── DATA PROVIDED ──

### src/accel_ctrl_pkg.sv
package accel_ctrl_pkg;

  localparam int unsigned ADDR_W = 8;
  localparam int unsigned DATA_W = 8;
  localparam int unsigned SAMPLE_W = 16;

  localparam logic [7:0] ADDR_DRDY_STATUS = 8'h1D;
  localparam logic [7:0] ADDR_RANGE = 8'h41;
  localparam logic [7:0] ADDR_PIN1_CFG = 8'h53;
  localparam logic [7:0] ADDR_PIN2_CFG = 8'h54;
  localparam logic [7:0] ADDR_ROUTING = 8'h58;
  localparam logic [7:0] ADDR_SELFTEST = 8'h6D;
  localparam logic [7:0] ADDR_PWR_SAVE = 8'h7C;
  localparam logic [7:0] ADDR_PWR_EN = 8'h7D;
  localparam logic [7:0] ADDR_SOFTRESET = 8'h7E;
  localparam logic [7:0] ADDR_IRQ_STATUS = 8'h80;
  localparam logic [7:0] ADDR_IRQ_MASK = 8'h81;

  localparam logic [7:0] RANGE_RST = 8'h01;
  localparam logic [7:0] RANGE_MASK = 8'h03;
  localparam logic [7:0] PIN_CFG_RST = 8'h00;
  localparam logic [7:0] PIN_CFG_MASK = 8'h1E;
  localparam logic [7:0] ROUTING_RST = 8'h00;
  localparam logic [7:0] ROUTING_MASK = 8'h44;
  localparam logic [7:0] SELFTEST_RST = 8'h00;
  localparam logic [7:0] SELFTEST_POS = 8'h0D;
  localparam logic [7:0] PWR_SAVE_RST = 8'h03;
  localparam logic [7:0] PWR_SAVE_ACTIVE = 8'h00;
  localparam logic [7:0] PWR_EN_RST = 8'h00;
  localparam logic [7:0] PWR_EN_ON = 8'h04;
  localparam logic [7:0] SOFTRESET_KEY = 8'hB6;
  localparam logic [7:0] IRQ_RST = 8'h00;

  localparam int unsigned PIN_IN_BIT = 4;
  localparam int unsigned PIN_OUT_BIT = 3;
  localparam int unsigned PIN_OD_BIT = 2;
  localparam int unsigned PIN_LVL_BIT = 1;
  localparam int unsigned ROUTE_P2_BIT = 6;
  localparam int unsigned ROUTE_P1_BIT = 2;
  localparam int unsigned DRDY_BIT = 7;
  localparam int unsigned IRQ_DRDY_BIT = 0;
  localparam int unsigned IRQ_SRST_BIT = 1;

  localparam int unsigned CLOCK_HZ = 20000000;
  localparam int unsigned SOFTRESET_US = 1000;
  localparam int unsigned SOFTRESET_CYCLES =
    (SOFTRESET_US * (CLOCK_HZ / 1000000));

  typedef struct packed {
    logic input_en;
    logic output_en;
    logic drive_sel;
    logic polarity;
  } pin_cfg_s;

  typedef struct packed {
    logic out;
    logic oe;
    logic in;
  } irq_pin_s;

  typedef enum logic [0:0] {
    SRST_IDLE = 1'b0,
    SRST_WAIT = 1'b1
  } srst_state_e;

endpackage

───

## BRIEF
After reading through the records, retype all of them exactly.

## SOLUTION FOR THIS PROBLEM
### src/accel_ctrl_pkg.sv
package accel_ctrl_pkg;

  localparam int unsigned ADDR_W = 8;
  localparam int unsigned DATA_W = 8;
  localparam int unsigned SAMPLE_W = 16;

  localparam logic [7:0] ADDR_DRDY_STATUS = 8'h1D;
  localparam logic [7:0] ADDR_RANGE = 8'h41;
  localparam logic [7:0] ADDR_PIN1_CFG = 8'h53;
  localparam logic [7:0] ADDR_PIN2_CFG = 8'h54;
  localparam logic [7:0] ADDR_ROUTING = 8'h58;
  localparam logic [7:0] ADDR_SELFTEST = 8'h6D;
  localparam logic [7:0] ADDR_PWR_SAVE = 8'h7C;
  localparam logic [7:0] ADDR_PWR_EN = 8'h7D;
  localparam logic [7:0] ADDR_SOFTRESET = 8'h7E;
  localparam logic [7:0] ADDR_IRQ_STATUS = 8'h80;
  localparam logic [7:0] ADDR_IRQ_MASK = 8'h81;

  localparam logic [7:0] RANGE_RST = 8'h01;
  localparam logic [7:0] RANGE_MASK = 8'h03;
  localparam logic [7:0] PIN_CFG_RST = 8'h00;
  localparam logic [7:0] PIN_CFG_MASK = 8'h1E;
  localparam logic [7:0] ROUTING_RST = 8'h00;
  localparam logic [7:0] ROUTING_MASK = 8'h44;
  localparam logic [7:0] SELFTEST_RST = 8'h00;
  localparam logic [7:0] SELFTEST_POS = 8'h0D;
  localparam logic [7:0] PWR_SAVE_RST = 8'h03;
  localparam logic [7:0] PWR_SAVE_ACTIVE = 8'h00;
  localparam logic [7:0] PWR_EN_RST = 8'h00;
  localparam logic [7:0] PWR_EN_ON = 8'h04;
  localparam logic [7:0] SOFTRESET_KEY = 8'hB6;
  localparam logic [7:0] IRQ_RST = 8'h00;

  localparam int unsigned PIN_IN_BIT = 4;
  localparam int unsigned PIN_OUT_BIT = 3;
  localparam int unsigned PIN_OD_BIT = 2;
  localparam int unsigned PIN_LVL_BIT = 1;
  localparam int unsigned ROUTE_P2_BIT = 6;
  localparam int unsigned ROUTE_P1_BIT = 2;
  localparam int unsigned DRDY_BIT = 7;
  localparam int unsigned IRQ_DRDY_BIT = 0;
  localparam int unsigned IRQ_SRST_BIT = 1;

  localparam int unsigned CLOCK_HZ = 20000000;
  localparam int unsigned SOFTRESET_US = 1000;
  localparam int unsigned SOFTRESET_CYCLES =
    (SOFTRESET_US * (CLOCK_HZ / 1000000));

  typedef struct packed {
    logic input_en;
    logic output_en;
    logic drive_sel;
    logic polarity;
  } pin_cfg_s;

  typedef struct packed {
    logic out;
    logic oe;
    logic in;
  } irq_pin_s;

  typedef enum logic [0:0] {
    SRST_IDLE = 1'b0,
    SRST_WAIT = 1'b1
  } srst_state_e;

endpackage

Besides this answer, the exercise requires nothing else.